Moral integrity and the determination not to make moral compromises are particularly critical now. The idea of a “compromise” will haunt organizers in the near future. But given strong consensus among activists and scholars alike that a multiracial coalition is needed to resist this administration, we must distinguish here between different kinds of compromise. We must avoid moral compromises, meaning compromises that benefit one group over another and which no movement should accept, and pragmatic compromises, meaning, for example, accepting legislation that may reach only some goals, which is acceptable in today’s circumstances.
Lastly, the most important lesson I learned from studying the Egyptian revolution with regards to emotions is perseverance. The pendulum swing from a dramatic state of triumph to a radical state of defeat was a devastating experience for many activists. The revolution was a constant roller coaster of excitement, hope, and despair. Many so-called revolutionaries later betrayed what the uprising stood for by working closely with the military in the transitional period. Likewise, many Islamists betrayed the democratic principles of the revolution and resorted to a divisive, sectarian-based vision of identity politics. The only way that some activists survived these difficult times was to maintain the memory and the values of the revolution. I am not talking here about some kind of revolutionary purity; I am talking about perseverance in terms of thinking and organizing. To this day, activists in Egypt continue to strive towards an alternative to both military fascism and political Islamist exclusionary politics. Ironically, it is this same group of activists who, despite being betrayed by the Muslim Brotherhood while it was in power, now defend the Islamists under persecution in Egypt today. This steadfast commitment to coalition and change, despite all setbacks, is a crucial lesson for activists in the US today. We must think of the future, despite emotional fatigue and the constant attacks of the Trump regime. As much as we are driven by anger and outrage at the present moment, we need also to be driven by hope for a redefined future.
Organizing and Democracy Beyond Trump
One common call among most leftists since the election has been: “just organize.” Just organizing, however, may be misguided if it does not allow sufficient time to think, plan, and be grounded in vision. At the same time, the call to “just organize” is a useful imperative if it points to a reclamation of politics by the people. We should not wait for so-called moderate Republicans, who do not exist, or for the Democratic establishment, which is obviously part of the problem. The question then is what type of organizing is needed, and what are the most urgent priorities or questions? We are now past the immediate anger and shock that followed the inauguration, but we should still capitalize on the momentum of millions of people showing their willingness—many for the first time—to protest. Hence, the second pressing task for organizers is to transform the energy of the Women’s March into a mass movement. Importantly, the goal here is not to restore an already corrupt democracy effectively controlled by the economic and political establishments.
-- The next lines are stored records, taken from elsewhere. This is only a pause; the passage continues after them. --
===== src/hdl/pixel_word_if.sv =====
// carrier between the pixel stage and its two-entry buffer
`timescale 1ns/1ps
interface pixel_word_if;
  logic        wrValid;
  logic        wrReady;
  logic [25:0] wrWord;
  logic        rdValid;
  logic        rdReady;
  logic [25:0] rdWord;
  modport store
  (
    input  wrValid,
    input  wrWord,
    input  rdReady,
    output wrReady,
    output rdValid,
    output rdWord
  );
  modport user
  (
    output wrValid,
    output wrWord,
    output rdReady,
    input  wrReady,
    input  rdValid,
    input  rdWord
  );
endinterface


===== src/hdl/pixel_word_buffer.sv =====
// two-entry buffer holding captured pixel words
`timescale 1ns/1ps
module pixel_word_buffer
(
  // clock and reset
  input wire logic     sys_clk,
  input wire logic     reset,
  // words in and out
  pixel_word_if.store  bus
);
  logic [25:0] mem [pixel_stage_pkg::BUF_DEPTH];
  logic        wrPtr;
  logic        rdPtr;
  logic [1:0]  count;
  logic        notFull;
  logic        doWrite;
  logic        doRead;

  assign doWrite     = bus.wrValid && notFull;
  assign doRead      = bus.rdReady && (count != pixel_stage_pkg::PTR_RESET);
  assign bus.wrReady = notFull;
  assign bus.rdValid = (count != pixel_stage_pkg::PTR_RESET);
  assign bus.rdWord  = mem[rdPtr];

  // the write into an entry is the rising-edge capture of the pins
  always_ff @(posedge sys_clk)
  begin
    if (doWrite)
    begin
      mem[wrPtr] <= bus.wrWord;
    end
  end

  always_ff @(posedge sys_clk)
  begin
    if (reset)
    begin
      wrPtr   <= 1'b0;
      rdPtr   <= 1'b0;
      count   <= pixel_stage_pkg::PTR_RESET;
      notFull <= 1'b1;
    end
    else
    begin
      if (doWrite)
      begin
        wrPtr <= ~wrPtr;
      end
      if (doRead)
      begin
        rdPtr <= ~rdPtr;
      end
      case ({doWrite, doRead})
        2'b10:
        begin
          count   <= count + 2'h1;
          notFull <= (count == 2'h0);
        end
        2'b01:
        begin
          count   <= count - 2'h1;
          notFull <= 1'b1;
        end
        default:
        begin
          count   <= count;
          notFull <= notFull;
        end
      endcase
    end
  end
endmodule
At this juncture, it is absolutely critical to distinguish between the authoritarian, kleptocratic, white supremacist constellation of the current regime, and the long-term crisis of the American capitalist and racist mode of governance, that is, the enduring failure of American democracy.
Commenting on the opportunities opened up by the present moment, scholar-activist Keeanga-Yamahtaa Taylor wrote:
“We must build independent organizations and political parties that are not connected to the Democratic Party, or that rise and fall with each electoral cycle. We have to build organizations that are democratic, multiracial, and militant, with a foundation in solidarity.”
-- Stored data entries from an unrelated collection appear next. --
### src/core/fpio_params.svh
// constants of the four pin i/o port: offsets, fields, reset values
`ifndef FPIO_PARAMS_SVH
`define FPIO_PARAMS_SVH
`define FPIO_ADDR_STATUS   8'h03
`define FPIO_ADDR_PORT     8'h06
`define FPIO_DIR_RESET     4'hF
`define FPIO_OPT_RESET     8'hFF
`define FPIO_TRIM_RESET    8'hFE
`define FPIO_OPT_WAKE_N    7
`define FPIO_OPT_PULLUP_N  6
`define FPIO_OPT_TMR_SRC   5
`define FPIO_ST_PIN_WAKE   7
`define FPIO_ST_CMP_WAKE   6
`define FPIO_TRIM_CLKOUT   0
`endif

### src/core/fpio_pkg.sv
// types shared by the four pin i/o port
package fpio_pkg;
  // which function owns pin 2
  typedef enum logic [1:0] {
    FPIO_SRC_DIR,
    FPIO_SRC_TIMER_IN,
    FPIO_SRC_CMP_OUT,
    FPIO_SRC_CLK_OUT
  } fpio_src_t;
  // reset-cause capture sequence
  typedef enum logic {
    FPIO_BOOT_CAPTURE,
    FPIO_BOOT_RUN
  } fpio_boot_t;
endpackage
I agree but would add three points of clarification regarding: organizing, particularly the question of multiracial coalitions; the relation between the electoral system and mobilization; and finally, reimagining democracy beyond Trump.
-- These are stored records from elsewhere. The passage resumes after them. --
==> src/logic/dli_pkg.sv <==
// Contract
// - direct load: instruction, address bytes by size A, data out by size B
// - direct load data goes out only after guard idle bits
// - repeated direct load takes a fresh address each time, never increments
// - direct store: address, ACK, data, second ACK
// - indirect load reads at pointer, optional post-increment, or returns pointer
// - indirect store with pointer select 2 writes pointer, then ACK
// - pointer select 0 keeps pointer, 1 advances it by data size
// - indirect store data: ACK only after the bus write completes
// - control/status load returns one internal byte after guard time
// - control/status store writes one whole byte, sends no response
// - repeat loads counter; sync and instruction only for first run
// - counter up to 255; instruction runs counter plus one times
// - only a BREAK ends an ongoing repeat
// - repeated indirect store takes data bytes only, ACK after each
// - repeated indirect load streams; guard only before first block
// - bus transfer goes to access layer; debugger tolerates its delay
// - guard idle bit count comes from a control register field
// - after any error ignore everything except BREAK
package dli_pkg;
    // instruction layout
    localparam int OP_LSB = 5;
    localparam int SIZE_A_LSB = 2;
    localparam int SIZE_B_LSB = 0;
    localparam int PSEL_LSB = 2;
    localparam int CS_ADDR_W = 4;
    // opcodes
    localparam logic [2:0] OP_LOAD_DIRECT = 3'h0;
    localparam logic [2:0] OP_LOAD_INDIRECT = 3'h1;
    localparam logic [2:0] OP_STORE_DIRECT = 3'h2;
    localparam logic [2:0] OP_STORE_INDIRECT = 3'h3;
    localparam logic [2:0] OP_LOAD_CTRL_STATUS = 3'h4;
    localparam logic [2:0] OP_REPEAT = 3'h5;
    localparam logic [2:0] OP_STORE_CTRL_STATUS = 3'h6;
    // pointer_select codes
    localparam logic [1:0] PSEL_PLAIN = 2'h0;
    localparam logic [1:0] PSEL_POST_INC = 2'h1;
    localparam logic [1:0] PSEL_POINTER = 2'h2;
    // response and control/status space
    localparam logic [7:0] ACK_BYTE = 8'h40;
    localparam int CS_DEPTH = 16;
    localparam logic [3:0] CS_STATUS = 4'h0;
    localparam logic [3:0] CS_CTRL = 4'h2;
    localparam int GUARD_FIELD_LSB = 0;
    localparam int GUARD_FIELD_W = 3;
    localparam logic [7:0] CS_RESET = 8'h00;

    typedef enum logic [3:0] {
        ST_IDLE, ST_INSTR, ST_ADDR, ST_DATA, ST_ACC, ST_PTRRD,
        ST_CSRD, ST_GUARD, ST_SEND, ST_ACK, ST_FIN, ST_ERR
    } dli_state_e;

    typedef struct packed {
        logic valid;
        logic write;
        logic [1:0] size;
        logic [31:0] addr;
        logic [31:0] wdata;
    } dli_acc_s;
endpackage

==> src/logic/dli_executor.sv <==
`timescale 1ns/1ns
module dli_executor (
    // clock and reset
    input wire logic I_CLK,
    input wire logic I_NRST,
    // received bytes from the line layer
    input wire logic I_RX_VALID,
    input wire logic [7:0] I_RX_DATA,
    input wire logic I_RX_SYNC,
    input wire logic I_RX_BREAK,
    input wire logic I_RX_ERROR,
    input wire logic I_BIT_TICK,
    // transmit bytes to the line layer
    output logic O_TX_VALID,
    output logic [7:0] O_TX_DATA,
    input wire logic I_TX_READY,
    // access layer
    output dli_pkg::dli_acc_s O_ACC,
    input wire logic I_ACC_ACK,
    input wire logic I_ACC_ERROR,
    input wire logic [31:0] I_ACC_RDATA,
    // status
    output logic O_ERROR_FLAG
);
    import dli_pkg::*;

    dli_state_e state_reg;
    logic [7:0] instr_reg;
    logic [1:0] cnt_reg;
    logic [31:0] addr_reg;
    logic [31:0] wdata_reg;
    logic [31:0] rdata_reg;
    logic [31:0] ptr_reg;
    logic [7:0] rpt_reg;
    logic first_reg;
    logic ackdata_reg;
    logic issued_reg;
    logic [GUARD_FIELD_W-1:0] gcnt_reg;
    logic err_reg;
    logic [7:0] cs_mem [CS_DEPTH];
    logic [2:0] op;
    logic [1:0] size_b;
    logic [1:0] cur_len;
    logic last_byte;
    logic [31:0] addr_next;
    logic [GUARD_FIELD_W-1:0] guard_field;
    logic tx_take;
    logic acc_done;

    function automatic logic [31:0] nbytes(input logic [1:0] sz);
        nbytes = {30'h0000_0000, sz} + 32'h0000_0001;
    endfunction

    // first state of an instruction or a repeat run after the instruction byte
    function automatic dli_state_e entry(input logic [7:0] ins);
        logic [1:0] ps;
        ps = ins[PSEL_LSB +: 2];
        unique case (ins[7:OP_LSB])
            OP_LOAD_DIRECT, OP_STORE_DIRECT: entry = ST_ADDR;
            OP_LOAD_INDIRECT: entry = (ps == PSEL_POINTER) ? ST_PTRRD : ST_ACC;
            OP_STORE_INDIRECT: entry = (ps == PSEL_POINTER) ? ST_ADDR : ST_DATA;
            OP_LOAD_CTRL_STATUS: entry = ST_CSRD;
            OP_STORE_CTRL_STATUS, OP_REPEAT: entry = ST_DATA;
            default: entry = ST_ERR;
        endcase
    endfunction

    assign op = instr_reg[7:OP_LSB];
    assign size_b = instr_reg[SIZE_B_LSB +: 2];
    assign guard_field = cs_mem[CS_CTRL][GUARD_FIELD_LSB +: GUARD_FIELD_W];
    assign tx_take = O_TX_VALID && I_TX_READY;
    assign acc_done = O_ACC.valid && I_ACC_ACK;

    always_comb begin
        if (state_reg == ST_ADDR) begin
            cur_len = instr_reg[SIZE_A_LSB +: 2];
        end else if (op == OP_LOAD_CTRL_STATUS ||
                op == OP_STORE_CTRL_STATUS) begin
            cur_len = 2'h0;
        end else begin
            cur_len = size_b;
        end
    end

    assign last_byte = (cnt_reg == cur_len);

    // least significant byte arrives first
    always_comb begin
        addr_next = (cnt_reg == 2'h0) ? 32'h0000_0000 : addr_reg;
        addr_next[{cnt_reg, 3'h0} +: 8] = I_RX_DATA;
    end

    // sequencing
    always_ff @(posedge I_CLK) begin
        if (!I_NRST) begin
            state_reg <= ST_IDLE;
            instr_reg <= 8'h00;
            first_reg <= 1'b1;
            ackdata_reg <= 1'b0;
        end else if (I_RX_BREAK) begin
            state_reg <= ST_IDLE;
            first_reg <= 1'b1;
        end else if ((I_RX_ERROR || (acc_done && I_ACC_ERROR)) &&
                state_reg != ST_ERR) begin
            state_reg <= ST_ERR;
        end else begin
            unique case (state_reg)
                ST_IDLE: begin
                    if (I_RX_SYNC) begin
                        state_reg <= ST_INSTR;
                    end
                end
                ST_INSTR: begin
                    if (I_RX_VALID) begin
                        instr_reg <= I_RX_DATA;
                        first_reg <= 1'b1;
                        state_reg <= entry(I_RX_DATA);
                    end
                end
                ST_ADDR: begin
                    if (I_RX_VALID && last_byte) begin
                        if (op == OP_LOAD_DIRECT) begin
                            state_reg <= ST_ACC;
                        end else begin
                            ackdata_reg <= (op == OP_STORE_DIRECT);
                            state_reg <= ST_ACK;
                        end
                    end
                end
                ST_DATA: begin
                    if (I_RX_VALID && last_byte) begin
                        if (op == OP_STORE_DIRECT ||
                                op == OP_STORE_INDIRECT) begin
                            state_reg <= ST_ACC;
                        end else begin
                            state_reg <= ST_FIN;
                        end
                    end
                end
                ST_ACC: begin
                    if (acc_done) begin
                        if (O_ACC.write) begin
                            ackdata_reg <= 1'b0;
                            state_reg <= ST_ACK;
                        end else if (first_reg || op == OP_LOAD_DIRECT) begin
                            state_reg <= ST_GUARD;
                        end else begin
                            state_reg <= ST_SEND;
                        end
                    end
                end
                ST_PTRRD: begin
                    state_reg <= first_reg ? ST_GUARD : ST_SEND;
                end
                ST_CSRD: begin
                    state_reg <= ST_GUARD;
                end
                ST_GUARD: begin
                    if (I_BIT_TICK && gcnt_reg == guard_field) begin
                        state_reg <= ST_SEND;
                    end
                end
                ST_SEND: begin
                    if (tx_take && last_byte) begin
                        state_reg <= ST_FIN;
                    end
                end
                ST_ACK: begin
                    if (tx_take) begin
                        state_reg <= ackdata_reg ? ST_DATA : ST_FIN;
                        ackdata_reg <= 1'b0;
                    end
                end
                ST_FIN: begin
                    if (rpt_reg != 8'h00 && op != OP_REPEAT) begin
                        first_reg <= 1'b0;
                        state_reg <= entry(instr_reg);
                    end else begin
                        state_reg <= ST_IDLE;
                    end
                end
                ST_ERR: begin
                    state_reg <= ST_ERR;
                end
            endcase
        end
    end

    // repeat counter
    always_ff @(posedge I_CLK) begin
        if (!I_NRST || I_RX_BREAK) begin
            rpt_reg <= 8'h00;
        end else if (state_reg == ST_DATA && op == OP_REPEAT &&
                I_RX_VALID && cnt_reg == 2'h0) begin
            rpt_reg <= I_RX_DATA;
        end else if (state_reg == ST_FIN && op != OP_REPEAT &&
                rpt_reg != 8'h00) begin
            rpt_reg <= rpt_reg - 8'h01;
        end
    end

    // byte index within the current phase
    always_ff @(posedge I_CLK) begin
        if (!I_NRST) begin
            cnt_reg <= 2'h0;
        end else if (state_reg == ST_ADDR || state_reg == ST_DATA) begin
            if (I_RX_VALID) begin
                cnt_reg <= last_byte ? 2'h0 : cnt_reg + 2'h1;
            end
        end else if (state_reg == ST_SEND) begin
            if (tx_take) begin
                cnt_reg <= last_byte ? 2'h0 : cnt_reg + 2'h1;
            end
        end else begin
            cnt_reg <= 2'h0;
        end
    end

    // operand capture
    always_ff @(posedge I_CLK) begin
        if (!I_NRST) begin
            addr_reg <= 32'h0000_0000;
            wdata_reg <= 32'h0000_0000;
        end else if (I_RX_VALID && state_reg == ST_ADDR) begin
            addr_reg <= addr_next;
        end else if (I_RX_VALID && state_reg == ST_DATA) begin
            wdata_reg <= (cnt_reg == 2'h0) ? 32'h0000_0000 : wdata_reg;
            wdata_reg[{cnt_reg, 3'h0} +: 8] <= I_RX_DATA;
        end
    end

    // address pointer
    always_ff @(posedge I_CLK) begin
        if (!I_NRST) begin
            ptr_reg <= 32'h0000_0000;
        end else if (state_reg == ST_ADDR && op == OP_STORE_INDIRECT &&
                I_RX_VALID && last_byte) begin
            ptr_reg <= addr_next;
        end else if (acc_done && !I_ACC_ERROR &&
                (op == OP_LOAD_INDIRECT || op == OP_STORE_INDIRECT) &&
                instr_reg[PSEL_LSB +: 2] == PSEL_POST_INC) begin
            ptr_reg <= ptr_reg + nbytes(size_b);
        end
    end

    // read data for the response
    always_ff @(posedge I_CLK) begin
        if (!I_NRST) begin
            rdata_reg <= 32'h0000_0000;
        end else if (state_reg == ST_ACC && acc_done) begin
            rdata_reg <= I_ACC_RDATA;
        end else if (state_reg == ST_PTRRD) begin
            rdata_reg <= ptr_reg;
        end else if (state_reg == ST_CSRD) begin
            rdata_reg <= {24'h00_0000, (instr_reg[CS_ADDR_W-1:0] == CS_STATUS) ?
                {7'h00, err_reg} : cs_mem[instr_reg[CS_ADDR_W-1:0]]};
        end
    end

    // guard time idle bit counter
    always_ff @(posedge I_CLK) begin
        if (!I_NRST || state_reg != ST_GUARD) begin
            gcnt_reg <= '0;
        end else if (I_BIT_TICK) begin
            gcnt_reg <= gcnt_reg + 3'h1;
        end
    end

    // access layer request, held until acknowledged
    always_ff @(posedge I_CLK) begin
        if (!I_NRST) begin
            O_ACC <= '0;
            issued_reg <= 1'b0;
        end else if (I_RX_BREAK || state_reg != ST_ACC) begin
            O_ACC.valid <= 1'b0;
            issued_reg <= 1'b0;
        end else if (!issued_reg) begin
            O_ACC.valid <= 1'b1;
            O_ACC.write <= (op == OP_STORE_DIRECT || op == OP_STORE_INDIRECT);
            O_ACC.size <= size_b;
            O_ACC.addr <= (op == OP_LOAD_DIRECT || op == OP_STORE_DIRECT) ?
                addr_reg : ptr_reg;
            O_ACC.wdata <= wdata_reg;
            issued_reg <= 1'b1;
        end else if (I_ACC_ACK) begin
            O_ACC.valid <= 1'b0;
        end
    end

    // transmit side: response bytes and acknowledges
    always_ff @(posedge I_CLK) begin
        if (!I_NRST || I_RX_BREAK) begin
            O_TX_VALID <= 1'b0;
            O_TX_DATA <= 8'h00;
        end else if (O_TX_VALID) begin
            if (I_TX_READY) begin
                O_TX_VALID <= 1'b0;
            end
        end else if (state_reg == ST_SEND) begin
            O_TX_VALID <= 1'b1;
            O_TX_DATA <= rdata_reg[{cnt_reg, 3'h0} +: 8];
        end else if (state_reg == ST_ACK) begin
            O_TX_VALID <= 1'b1;
            O_TX_DATA <= ACK_BYTE;
        end
    end

    // control/status space
    always_ff @(posedge I_CLK) begin
        if (!I_NRST) begin
            for (int i = 0; i < CS_DEPTH; i++) begin
                cs_mem[i] <= CS_RESET;
            end
        end else if (state_reg == ST_DATA && op == OP_STORE_CTRL_STATUS &&
                I_RX_VALID) begin
            cs_mem[instr_reg[CS_ADDR_W-1:0]] <= I_RX_DATA;
        end
    end

    // sticky error flag; a new error wins over the clear
    always_ff @(posedge I_CLK) begin
        if (!I_NRST) begin
            err_reg <= 1'b0;
        end else if ((I_RX_ERROR || (acc_done && I_ACC_ERROR)) &&
                !I_RX_BREAK) begin
            err_reg <= 1'b1;
        end else if (state_reg == ST_DATA && op == OP_STORE_CTRL_STATUS &&
                I_RX_VALID && instr_reg[CS_ADDR_W-1:0] == CS_STATUS) begin
            err_reg <= 1'b0;
        end
    end

    assign O_ERROR_FLAG = err_reg;
endmodule

==> config.mk <==
export PLATFORM = sky130hd
export DESIGN_NAME = dli_executor
export DESIGN_NICKNAME = d
export VERILOG_FILES = /design/src/logic/dli_pkg.sv /design/src/logic/dli_executor.sv
export SDC_FILE = /design/constraint.sdc
export NUM_CORES = 1
export LEC_CHECK = 0
export ABC_CLOCK_PERIOD_IN_PS = 4100
export BUFFER_PORTS_ARGS = -buffer_cell sky130_fd_sc_hd__buf_2
export CORE_MARGIN = 5
export CORE_UTILIZATION = 40
export CTS_CLUSTER_DIAMETER = 60
export DETAILED_ROUTE_END_ITERATION = 12
export PLACE_DENSITY_LB_ADDON = 0.12
export SKIP_CTS_REPAIR_TIMING = 1
export SKIP_LAST_GASP = 1
export SLEW_MARGIN = 20
export SYNTH_ARGS = -nofsm -noshare
export SYNTH_HDL_FRONTEND = slang
export SYNTH_SLANG_ARGS = --single-unit
==> constraint.sdc <==
create_clock -name I_CLK -period 4.1 [get_ports I_CLK]
set_clock_uncertainty 0.2 [all_clocks]
set_input_delay 0.41 -clock I_CLK [delete_from_list [all_inputs] [get_ports I_CLK]]
set_output_delay 0.41 -clock I_CLK [all_outputs]
set_load 0.05 [all_outputs]
# After elaboration in Yosys (flattened, before gate mapping)
# Memory sizes are Yosys's and may differ from the RTL's. A register that Yosys moved wholly into a read port is not among the register bits.
# Index checks and enable logic that the tools add are counted.
# totals
reg_bits,234
ram_bits,128
output_inout_bits,78
wordCells,233
n_memories,1
# mem_list
name,words,word_bits,read_ports,rd_clocked_by_memory_dff,wr,line_no,source
cs_mem,16,8,2,1,16,dli_executor.sv:40,logic [7:0] cs_mem [CS_DEPTH];
# op_classes
add_sub_neg,6
eq_ne,54
shifts,3
n_mux,72
n_bitwise,7
n_reduce_logical,69
# op_table
cell,count
$mux 32,8
$mux 4,19
$bwmux 32,2
$mux 8,6
$pmux 4 s12,1
$pmux 4 s5,2
$add 32x3->32,1
$shift 8x7->32 const A,1
$shiftx 32x6->8,1
$shiftx 8x7->32,1
$ne 3x3->1 const B,10
$logic_and 1x1->1,26
$ne 2x2->1 const B,13
$mux 1,25
$reduce_and 8->1,3
$eq 3x3->1 const B,6
$eq 4x3->1 const B,4
$eq 4x4->1 const B,4
$mux 2,7
$eq 3x2->1 const B,4
$reduce_or 2->1,6
$logic_or 1x1->1,10
$reduce_bool 2->1,5
$eq 4x2->1 const B,2
26 further kinds,44

# Depth between registers and ports, before layout
# Gate-level depths: netlist of run 1.
# logic_depth
ltp_word,9
mapped_depth,11

# Worst setup path before layout of run 1
# No wires, ideal clock.
# synth_timing
path_type,register to register
start,register state_reg[2]
end,"memory cs_mem[13][0], enable pin"
setup_time_ns,0.384
arrival_time_ns,2.247
required_time_ns,3.516
path_slack_ns,1.269
stages_incl_launch_ff,10
n_path_buf,2
synth_period_minus_slack_ns,2.831
cell_sequence,dfxtp_1 > inv_1 > ha_1 > buf_2 > nand4_4 > nor3_2 > nand2_1 > or3_1 > buf_2 > o21ai_0
# synth_lines
item,line_no,source
from (decl),dli_executor.sv:27,dli_state_e state_reg;
from (signal assigned),dli_executor.sv:117,state_reg <= entry(I_RX_DATA);
from (signal assigned),dli_executor.sv:153,state_reg <= first_reg ? ST_GUARD : ST_SEND;
from (signal assigned),dli_executor.sv:170,state_reg <= ackdata_reg ? ST_DATA : ST_FIN;
to (decl),dli_executor.sv:40,

==> key figures, run 1 <==
Global route
  – Grt total ovfl: 0
  – Initial antenna violation count: 1
  – First-pass GRT wire length: 84500 µm
  – Largest net degree at the start of global routing: 100
  – GRT Total Usage: 23.2%
  – Vias in the first global route: 13200

Setup path
  – CP Launch Type: flop
  – Critical path's largest stage delay: 0.48 ns
  – WS Path Type: flop to flop
  – Maximum fanout along the worst path: 10
  – Slowest CP cell: nor4_4
  – Crit path DAT: 3.34 ns
  – Critical path required time: 4.13 ns
  – Reg-to-reg slack, setup: 0.79 ns
  – Largest delay contributor family on the critical path: simple AND/OR/NAND/NOR gates
  – Worst path cell trace: inv_1 -> ha_1 -> nand4_4 -> nor4_4 -> nand3_1 -> nor3_2 -> nand2b_1
  – CP Buf/Inv Count: 1
  – CP Capture Type: flop

Pwr
  – Sequential Power Share: 46.8%
  – Max IR drop VDD: 0.000209 V
  – Pint: 6.31 mW
  – Clock Power Share: 47.9%
  – Final Power: 8.20 mW
  – Combinational share of power: 5.3%
  – Cell Pwr Density: 412 mW/mm²
  – Leakage: 6.98 nW
  – Sw Pwr: 1.89 mW
  – Sw frac: 23.1%

Floorplan
  – Core area: 0.0420 mm²
  – I/O pin count: 128
  – Die width: 216 µm
  – Number of cell rows: 75
  – Die span in y: 216 µm
  – Die Area: 0.0468 mm²
  – Initial Util: 40.5%

Timing
  – Fmax achieved: 302 MHz
  – Fin. Hold Viols: 2
  – Worst hold slack: -0.0182 ns
  – Fin crit share: 80.7%
  – Slew Limit Fails: 0
  – Worst Max-Slew Pin Slew: 0.992 ns
  – Relative slew slack: 33.8%
  – Final setup violation count: 0
  – Unrepaired setup endpoints after global routing: false
  – Post-Route Setup TNS: 0 ns
  – Final Critical Period: 3.31 ns
  – Final worst slack: 0.792 ns

Final layout
  – Fillers: 3921
  – Synthesis-to-finish area growth: 16.7%
  – # diodes: 0
  – Top Registers: cs_mem: 128 flops, O_ACC: 68 flops
  – Max reg flops: 128
  – Final Non-Filler Cells: 2356
  – Most frequent cells in the layout: dfxtp_1, nand2_1, nor2_1
  – Final net count: 1848
  – Share of cells above drive strength 1: 18.5%
  – Most common cell after layout, fill and taps aside: dfxtp_1
  – Largest register by flop count: cs_mem

Logic synthesis
  – Netlist cell types: 79
  – Ys Warns: 0
  – Syn_nets: 1739
  – Synth Register Bits: 365
  – Cell Area, Synth: 0.0170 mm²
  – Main combinational cell family by area after synthesis: simple AND/OR/NAND/NOR gates
  – Post-synthesis simple-gate area fraction: 19.5%
  – Ranking of synthesized cells by area: dfxtp_1, edfxtp_1, mux4_2
  – Post-synth top area share: 27.8%
  – Register area share after synthesis: 50.4%
  – Cell count after synthesis: 1676
  – Post-synth EDFFs: 128
  – Compound-Gate Fraction of Synth Area: 16.0%
  – Adder-cell share of the synthesized area: 0.998%
  – Async SR Flop Fraction: 0%
  – Post-synthesis xor/xnor area fraction: 1.80%
  – Mux share of post-synthesis cell area: 7.12%
  – Ys flop type: dfxtp_1
  – Yosys top cell by area: dfxtp_1
  – Post-Syn Area per Cell: 10.2 µm²

Placement
  – Final Wtd Congestion: 0.923
  – Pre-CTS WS: 0.828 ns
  – Buffers added on ports: 127
  – Hpwl dp: 37200 µm
  – Post-Place Cells: 2249

Run
  – Max_cap viols: 0

Routing
  – # DRC: 0
  – Total number of vias: 13800
  – Wire per inst: 23.8 µm
  – Detail Route Antenna Nets: 0
  – TritonRoute pass-1 iters: 6
  – Starting DRT DRC Count: 1370
  – WL final: 56100 µm
  – Vias per Instance: 5.85

Clock network
  – Clock root cell: clkbuf_16
  – Clock Path Buffers: 3
  – H-tree Lvls: 2
  – TritonCTS Buffers: 44
  – Clk Latency, worst-skew pair: 0.57 ns
  – Clock slew at reported path FFs: 0.06 ns
  – Clk sinks: 365
  – CTS tree: built

Status
  – Failing checks: negative hold slack
  – Status: finished with violations

Worst hold path
  – Hold Crit Class: primary input to flop
-- metrics by stage --
step	utilization, %	cell area (µm²)
finish	47.3	19900
global route	47.3	19900
CTS	46.6	19600
detailed placement	43.1	18100
global placement	43.1	18100
floorplan	-	17000
-- synthesized netlist by cell type, drive strengths merged (9+ instances only) --
cell type	number
dfxtp	237
nand2	174
nor2	163
edfxtp	128
and2	127
a21oi	99
clkbuf	97
o21ai	60
buf	48
mux4	48
nand3	44
a211oi	43
a22oi	41
nor3	36
a311oi	34
a222oi	24
xnor2	23
inv	20
and3	19
nand2b	18
a221oi	14
nor4	14
ha	12
xor2	12
mux2i	11
a221o	10
a32oi	10
o22ai	10
and4	9
-- kinds of logic (layout without fill, tap and decap cells) --
kind of cell,Yosys count,count (layout)
muxes,61,61
adders and majority gates,13,13
AOI/OAI and AO/OA,390,390
xor gates and xnor gates,35,35
buffers and inverters,165,306
DFF,365,365
and+or+nand+nor,647,647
First, assuming that one of the most urgent issues today is the building of multiracial coalition(s), I would like to register the following thoughts. Activists and scholars know that diversity and popular power and legitimacy are key strengths in coalitional forms of organizing. But the necessity and the difficulty of compromise is the main weakness of this type of organizing.
In Egypt, for example, the revolution would not have had a chance to succeed (initially at least) without the existence of a cross-class coalition. The revolution had broad slogans about bread, liberty, and social and economic justice, but there was no clear consensus about what this meant practically. This is not uncommon in revolutions. It became clear soon after the uprising that many middle-class protesters were not interested in any radical social policies or anti-corruption campaigns; rather, they became caught up in the military administration’s narrative about the need for security at any cost. The multiclass coalition against Mubarak compares to the goal of building a multiracial coalition in the US today. Without overstating the comparison, any multiracial coalition will need to have a clear vision of racial justice. For example, white supremacy and white nationalism must be clear targets of this coalition. This is not only because these ideologies run through the current administration itself or because ignoring this is arguably responsible for the failed project of liberal multiculturalism. It is because any future democracy in this country must recognize and replace the existing structurally racist democracy. The Trump administration has declared open war against minorities and those who do not conform to a Christian white nation, a war to rescue American white nationalist identity. Coalition organizing, therefore, must develop a clear understanding of, and opposition to, the racist politics of this administration.
Importantly, we should note that many white people with no experience in contentious politics, who previously took their privilege and “liberties” for granted, are now willing to participate in action. Questioning one’s privilege in a principled manner is critical. Multiracial coalition does not mean unity at any cost. No coalition can be effective without clear guiding principles, and unity against Trump alone does not qualify as guiding principles. Addressing the issues of the various groups in this coalition, especially the most targeted groups, is key. There is no doubt to me that Black Lives Matter, Native Americans organizers in Standing Rock, different women’s groups, immigrant organizers, Arab and Muslim American activists have to take a lead role in this organizing.
An important part of these guiding principles is the need for democratic and collective process at all stages of discussion, planning, and implementation. In these efforts, it is critical to situate identity politics in their proper context. Political Islamists and the military regime used sectarian frames about Islam and secularism to divide revolutionary Egypt in the aftermath of ousting Mubarak. In the US, it is crucial to recognize the similarities in how liberals and racists talk about identity—empty talk without economic and social substance. Identity politics and race are not disconnected from class and marginalization in general. We have to recognize and oppose empty rhetoric about identity, inclusion, and exclusion.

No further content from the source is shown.